Luego de eso, movido por un afán de venganza, ya que entre todo lo que vio están las “cartas obscenas, increíbles, precisas, que Beatriz había dirigido a Carlos Argentino”, Borges decidirá fingir que todo es una alucinación y negarle a Daneri la verdad de su descubrimiento para concluir, ya en soledad, que es probable que exista en algún lugar otro Aleph, uno verdadero del cual el de la calle Garay sería tan solo una copia.
El relato no tiene más de diez páginas y sin embargo, como “El Aleph” funciona verdaderamente como un Aleph, es una suerte de destilado de la narrativa borgeana: hay un personaje que se llama como su autor (una máscara), referencias autobiográficas (entre ellas la dedicatoria a Estela Canto, el mayor amor de Borges antes de María Kodama), preocupaciones metafísicas (la idea de infinito), y contiene todos los símbolos con los que el autor suele jugar en sus ficciones (tigres, laberintos, espejos).
Reescritura del Dante
Mucho más complejo es determinar qué quiso narrar Borges en su relato, porque ¿de qué trata “El Aleph”? ¿Es un cuento sobre la posibilidad humana de acceder a Dios? ¿Una teoría sobre el universo? ¿Un relato en el que Borges se burla de los escritores de su generación y satiriza, en la figura de Daneri, a los círculos y las academias literarias de la época, que le habían negado el Premio Municipal tiempo atrás? ¿O es, quizá, una ficción sobre los celos, sobre la fatalidad de amar siempre a la mujer equivocada como solía sucederle al autor? No habría que olvidar, en este sentido, lo que el propio Borges escribió alguna vez: “enamorarse es crear una religión cuyo dios es falible”.

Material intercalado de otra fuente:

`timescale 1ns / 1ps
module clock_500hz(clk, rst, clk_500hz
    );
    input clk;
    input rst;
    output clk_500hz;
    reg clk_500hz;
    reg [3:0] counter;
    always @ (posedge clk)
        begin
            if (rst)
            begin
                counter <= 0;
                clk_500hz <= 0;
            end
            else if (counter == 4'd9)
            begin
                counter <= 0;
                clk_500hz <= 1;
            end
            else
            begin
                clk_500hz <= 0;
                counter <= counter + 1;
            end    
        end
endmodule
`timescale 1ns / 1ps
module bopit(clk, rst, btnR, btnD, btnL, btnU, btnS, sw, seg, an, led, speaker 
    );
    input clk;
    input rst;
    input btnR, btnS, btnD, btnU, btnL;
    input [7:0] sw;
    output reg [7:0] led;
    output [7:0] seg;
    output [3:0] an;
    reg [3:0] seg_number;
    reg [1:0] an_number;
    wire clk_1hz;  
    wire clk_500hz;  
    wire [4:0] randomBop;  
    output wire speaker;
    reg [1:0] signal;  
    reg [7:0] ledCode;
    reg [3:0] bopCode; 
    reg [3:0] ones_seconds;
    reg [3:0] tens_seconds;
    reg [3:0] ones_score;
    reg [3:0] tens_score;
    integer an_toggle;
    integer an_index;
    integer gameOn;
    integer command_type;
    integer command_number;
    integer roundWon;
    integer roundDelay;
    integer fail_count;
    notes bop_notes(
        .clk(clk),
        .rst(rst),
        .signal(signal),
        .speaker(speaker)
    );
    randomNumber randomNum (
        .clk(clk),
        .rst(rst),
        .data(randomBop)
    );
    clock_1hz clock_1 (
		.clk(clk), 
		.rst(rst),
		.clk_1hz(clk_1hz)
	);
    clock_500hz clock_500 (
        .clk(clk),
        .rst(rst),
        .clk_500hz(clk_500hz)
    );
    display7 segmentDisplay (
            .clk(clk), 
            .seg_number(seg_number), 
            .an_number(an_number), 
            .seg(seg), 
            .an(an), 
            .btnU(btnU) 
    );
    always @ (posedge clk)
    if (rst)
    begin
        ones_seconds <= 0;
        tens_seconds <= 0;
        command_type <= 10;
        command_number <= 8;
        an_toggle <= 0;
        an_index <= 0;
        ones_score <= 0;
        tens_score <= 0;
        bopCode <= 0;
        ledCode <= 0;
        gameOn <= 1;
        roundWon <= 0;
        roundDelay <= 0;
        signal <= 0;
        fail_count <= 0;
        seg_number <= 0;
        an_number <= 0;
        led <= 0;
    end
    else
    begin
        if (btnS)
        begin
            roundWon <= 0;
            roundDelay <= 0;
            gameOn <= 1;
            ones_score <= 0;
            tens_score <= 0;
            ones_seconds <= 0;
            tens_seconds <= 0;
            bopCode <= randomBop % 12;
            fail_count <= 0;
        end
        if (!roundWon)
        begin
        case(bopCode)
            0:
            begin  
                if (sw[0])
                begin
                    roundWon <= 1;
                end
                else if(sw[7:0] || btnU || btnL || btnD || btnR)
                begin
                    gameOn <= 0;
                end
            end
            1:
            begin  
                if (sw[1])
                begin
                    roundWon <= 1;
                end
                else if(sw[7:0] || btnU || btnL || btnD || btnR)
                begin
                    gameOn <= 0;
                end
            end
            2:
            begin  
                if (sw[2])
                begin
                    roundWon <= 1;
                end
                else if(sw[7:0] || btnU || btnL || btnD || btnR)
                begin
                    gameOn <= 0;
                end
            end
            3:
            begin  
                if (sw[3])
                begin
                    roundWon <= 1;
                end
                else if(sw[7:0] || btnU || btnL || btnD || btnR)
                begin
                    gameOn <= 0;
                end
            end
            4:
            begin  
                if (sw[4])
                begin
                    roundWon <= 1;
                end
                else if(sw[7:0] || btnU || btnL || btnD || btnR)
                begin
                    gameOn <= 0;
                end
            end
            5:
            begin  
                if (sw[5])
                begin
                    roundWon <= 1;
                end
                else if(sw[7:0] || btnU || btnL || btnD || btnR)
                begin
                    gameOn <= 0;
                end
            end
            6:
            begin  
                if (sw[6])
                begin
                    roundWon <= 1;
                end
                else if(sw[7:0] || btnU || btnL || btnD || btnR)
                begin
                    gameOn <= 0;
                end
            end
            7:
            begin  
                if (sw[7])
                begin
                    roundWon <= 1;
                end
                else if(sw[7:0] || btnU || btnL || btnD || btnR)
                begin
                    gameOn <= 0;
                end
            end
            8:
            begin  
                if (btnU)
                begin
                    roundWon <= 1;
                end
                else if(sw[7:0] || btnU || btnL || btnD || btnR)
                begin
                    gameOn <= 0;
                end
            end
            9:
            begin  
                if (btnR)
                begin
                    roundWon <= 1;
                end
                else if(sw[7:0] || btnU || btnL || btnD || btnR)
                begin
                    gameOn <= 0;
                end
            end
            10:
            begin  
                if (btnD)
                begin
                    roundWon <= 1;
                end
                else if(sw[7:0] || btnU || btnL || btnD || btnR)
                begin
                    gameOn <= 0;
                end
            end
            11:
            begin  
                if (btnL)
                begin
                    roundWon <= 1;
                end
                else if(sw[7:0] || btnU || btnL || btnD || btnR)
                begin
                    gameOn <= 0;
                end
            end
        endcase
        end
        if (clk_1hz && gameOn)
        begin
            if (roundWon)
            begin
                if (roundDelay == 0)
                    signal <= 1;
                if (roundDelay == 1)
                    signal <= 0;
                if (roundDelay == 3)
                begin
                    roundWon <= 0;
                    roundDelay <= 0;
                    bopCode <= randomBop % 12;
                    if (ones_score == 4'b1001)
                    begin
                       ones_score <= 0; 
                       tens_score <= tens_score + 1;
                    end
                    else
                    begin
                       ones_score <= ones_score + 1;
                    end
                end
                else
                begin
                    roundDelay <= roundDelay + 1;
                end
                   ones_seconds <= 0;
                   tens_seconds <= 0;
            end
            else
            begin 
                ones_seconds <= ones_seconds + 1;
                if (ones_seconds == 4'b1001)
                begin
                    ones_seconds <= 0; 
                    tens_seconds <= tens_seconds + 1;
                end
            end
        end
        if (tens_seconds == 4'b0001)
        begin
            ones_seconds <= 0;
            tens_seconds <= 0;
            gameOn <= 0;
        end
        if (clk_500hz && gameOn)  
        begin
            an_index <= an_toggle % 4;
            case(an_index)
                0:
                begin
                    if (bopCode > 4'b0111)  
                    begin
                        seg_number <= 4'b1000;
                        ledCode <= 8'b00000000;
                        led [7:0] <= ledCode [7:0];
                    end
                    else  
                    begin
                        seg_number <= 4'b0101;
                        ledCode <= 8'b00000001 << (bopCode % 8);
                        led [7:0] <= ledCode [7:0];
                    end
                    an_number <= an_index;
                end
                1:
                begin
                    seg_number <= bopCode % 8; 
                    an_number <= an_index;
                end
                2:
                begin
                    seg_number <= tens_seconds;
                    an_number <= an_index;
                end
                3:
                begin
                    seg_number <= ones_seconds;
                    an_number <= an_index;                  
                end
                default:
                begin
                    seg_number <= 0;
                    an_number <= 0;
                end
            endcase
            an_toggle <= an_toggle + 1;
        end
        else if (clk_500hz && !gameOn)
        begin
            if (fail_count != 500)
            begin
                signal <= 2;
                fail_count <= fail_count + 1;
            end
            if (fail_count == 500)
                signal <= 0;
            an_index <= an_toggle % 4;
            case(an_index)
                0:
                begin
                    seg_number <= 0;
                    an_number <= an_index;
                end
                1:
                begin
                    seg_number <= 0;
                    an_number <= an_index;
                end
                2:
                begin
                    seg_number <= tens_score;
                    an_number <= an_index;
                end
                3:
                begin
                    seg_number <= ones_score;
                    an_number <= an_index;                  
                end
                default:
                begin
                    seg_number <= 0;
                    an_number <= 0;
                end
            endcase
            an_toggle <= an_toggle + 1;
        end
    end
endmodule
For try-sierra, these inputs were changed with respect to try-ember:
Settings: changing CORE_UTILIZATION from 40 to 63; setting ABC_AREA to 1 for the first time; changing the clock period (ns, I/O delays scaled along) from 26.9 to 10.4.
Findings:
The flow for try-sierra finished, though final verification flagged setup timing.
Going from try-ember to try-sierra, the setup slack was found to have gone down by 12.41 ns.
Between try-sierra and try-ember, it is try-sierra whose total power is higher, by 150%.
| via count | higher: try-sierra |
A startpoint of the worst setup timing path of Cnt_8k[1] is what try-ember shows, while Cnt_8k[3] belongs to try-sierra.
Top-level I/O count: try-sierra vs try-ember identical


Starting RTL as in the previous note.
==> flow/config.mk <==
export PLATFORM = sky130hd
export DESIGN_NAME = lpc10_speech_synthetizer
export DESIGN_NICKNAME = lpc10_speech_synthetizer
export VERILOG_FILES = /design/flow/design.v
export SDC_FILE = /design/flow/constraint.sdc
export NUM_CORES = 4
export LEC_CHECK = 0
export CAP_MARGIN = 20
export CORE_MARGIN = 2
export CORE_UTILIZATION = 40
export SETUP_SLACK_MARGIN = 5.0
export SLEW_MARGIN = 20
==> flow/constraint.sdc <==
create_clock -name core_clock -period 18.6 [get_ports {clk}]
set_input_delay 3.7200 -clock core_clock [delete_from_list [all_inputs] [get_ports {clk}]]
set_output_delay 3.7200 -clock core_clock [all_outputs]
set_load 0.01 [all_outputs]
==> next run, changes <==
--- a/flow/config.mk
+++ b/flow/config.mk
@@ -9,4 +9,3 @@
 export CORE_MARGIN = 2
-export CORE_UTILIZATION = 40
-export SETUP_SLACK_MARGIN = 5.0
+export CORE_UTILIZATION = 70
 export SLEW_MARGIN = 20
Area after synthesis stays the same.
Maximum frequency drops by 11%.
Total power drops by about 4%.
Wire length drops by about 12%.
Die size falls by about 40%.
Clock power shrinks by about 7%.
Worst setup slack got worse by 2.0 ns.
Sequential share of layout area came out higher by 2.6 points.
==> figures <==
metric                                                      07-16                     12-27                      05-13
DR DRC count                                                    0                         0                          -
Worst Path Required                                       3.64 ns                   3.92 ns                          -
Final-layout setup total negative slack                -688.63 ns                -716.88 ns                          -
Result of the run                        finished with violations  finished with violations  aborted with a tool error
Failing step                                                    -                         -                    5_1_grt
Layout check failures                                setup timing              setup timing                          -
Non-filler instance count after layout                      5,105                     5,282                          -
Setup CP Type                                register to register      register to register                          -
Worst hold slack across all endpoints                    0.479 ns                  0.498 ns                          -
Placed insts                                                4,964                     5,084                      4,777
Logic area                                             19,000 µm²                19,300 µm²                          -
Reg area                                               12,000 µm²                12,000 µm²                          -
// cache
module cache (
    input   logic           i_hclk,
    input   logic           i_hnreset,
    input   logic           i_hsel_m,
    input   logic   [31:0]  i_haddr_m,
    input   logic           i_hwrite_m,
    input   logic   [ 2:0]  i_hsize_m,
    input   logic   [ 2:0]  i_hburst_m,
    input   logic   [ 3:0]  i_hprot_m,
    input   logic   [ 1:0]  i_htrans_m,
    input   logic           i_hmastlock_m,
    input   logic           i_hready_m,
    input   logic   [31:0]  i_hwdata_m,
    output  logic           o_hready_m,
    output  logic           o_hresp_m,
    output  logic   [31:0]  o_hrdata_m,
    input   logic           i_nbypass,
    input   logic   [31:0]  i_climit,
    input   logic           i_d_cache_en,
    output  logic           o_hsel_sl,
    output  logic           o_hready_i_sl,
    output  logic   [31:0]  o_haddr_sl,
    output  logic           o_hwrite_sl,
    output  logic   [2:0]   o_hsize_sl,
    output  logic   [1:0]   o_htrans_sl,
    output  logic   [31:0]  o_hwdata_sl,
    input   logic   [31:0]  i_hrdata_sl,
    input   logic           i_hready_o_sl,
    input   logic           i_hresp_sl,
    output  logic           o_mem_en,
    output  logic           o_mem_we,
    output  logic   [7:0]   o_mem_addr,
    output  logic   [31:0]  o_mem_wdata,
    input   logic   [31:0]  i_mem_rdata
    );
    logic           miss_cache;
    logic           calc_sync_rst;
    logic           calc_en;
    logic   [29:0]  calc_addr;
    logic           calc_wr_rdy;
    logic   [7:0]   calc_mem_addr_cache;
    logic   [7:0]   calc_mem_addr_load;
    logic   [31:0]  mem_rdata;
    logic           mem_en;
    logic           mem_we;
    logic   [7:0]   mem_addr;
    cache_ahb_ctrl_mem cache_ahb_ctrl_mem (
        .i_hclk (i_hclk),
        .i_hnreset (i_hnreset),
        .i_hsel (i_hsel_m),
        .i_haddr (i_haddr_m),
        .i_hwrite (i_hwrite_m),
        .i_hsize (i_hsize_m),
        .i_hburst (i_hburst_m),
        .i_hprot (i_hprot_m),
        .i_htrans (i_htrans_m),
  ...
clock: 7.38 ns
lec_check: 0
cap_margin: 0
core_margin: 2
core_utilization: 60
gpl_routability_driven: 1
gpl_timing_driven: 0
place_density: 0.59
setup_slack_margin: 1.99
slew_margin: 20
run.sh (not shown) runs the stock make flow with config.mk's settings and CLKGATE_MAP_FILE=.
The baseline failed in global routing (5_1_grt) with DRT-9419.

Para el ensayista uruguayo Emir Rodríguez Monegal, biógrafo de Borges, existe otra explicación. “El Aleph” sería, ante todo, una reescritura de la Divina Comedia: “Es una reducción paródica: Borges es Dante, Beatriz Viterbo es Beatrice Portinari y Carlos Argentino Daneri es a la vez Dante y Virgilio. Su nombre, Daneri, es una abreviatura de Dante Alighieri”. Y agrega: “El cuento es también un microcosmos en el mismo sentido que lo es el poema. Pero al reducir las subliminales teológicas del modelo al nivel grotesco de su parodia, Borges está practicando una de sus tretas favoritas; la miniatura paródica de una vasta obra de arte, como lo había hecho ya en ‘Pierre Menard, autor del Quijote’ y con ‘Tlön, Uqbar, Orbis Tertius’, cuyo modelo era la Utopía de Tomás Moro”.
“El Aleph” sufrirá (vengador vengado) al menos dos famosas reescrituras dentro de la literatura argentina: su adaptación pervertida de 1982, escrita por Rodolfo Fogwill (“Help a Él”); y la creada en 2009 por Pablo Katchadjian (“El Aleph engordado”). Desde 1991 existe, además, un sello rosarino, pionero del mundo de la edición independiente, que lleva el nombre de Beatriz Viterbo.
Existe otro homenaje a “El Aleph”, más velado, y para rescatarlo debemos volver a Rodolfo Walsh, ese Borges de izquierda que en 1967 escribió “Un oscuro día de justicia”, relato que sería su última obra de ficción. Allí Walsh, que admiraba a Borges incluso a su pesar, le rinde un secreto tributo al maestro en la figura del celador Gielty, protagonista de su texto.
Walsh pone a Gielty a conferenciar en el aula magna del colegio de internados donde transcurre el cuento y, haciendo uso de una larga enumeración, titulada ni más ni menos que “Las Partes del Ojo”, diserta sobre pupilas, párpados y retinas, y sobre la facultad de “ver” (“¿qué era Dios al fin, sino el mundo vidente y visto?”). Nunca sabremos si a Borges, ya definitivamente ciego y al frente de la Biblioteca Nacional, alguien llegó a leerle el magnífico cuento de Walsh.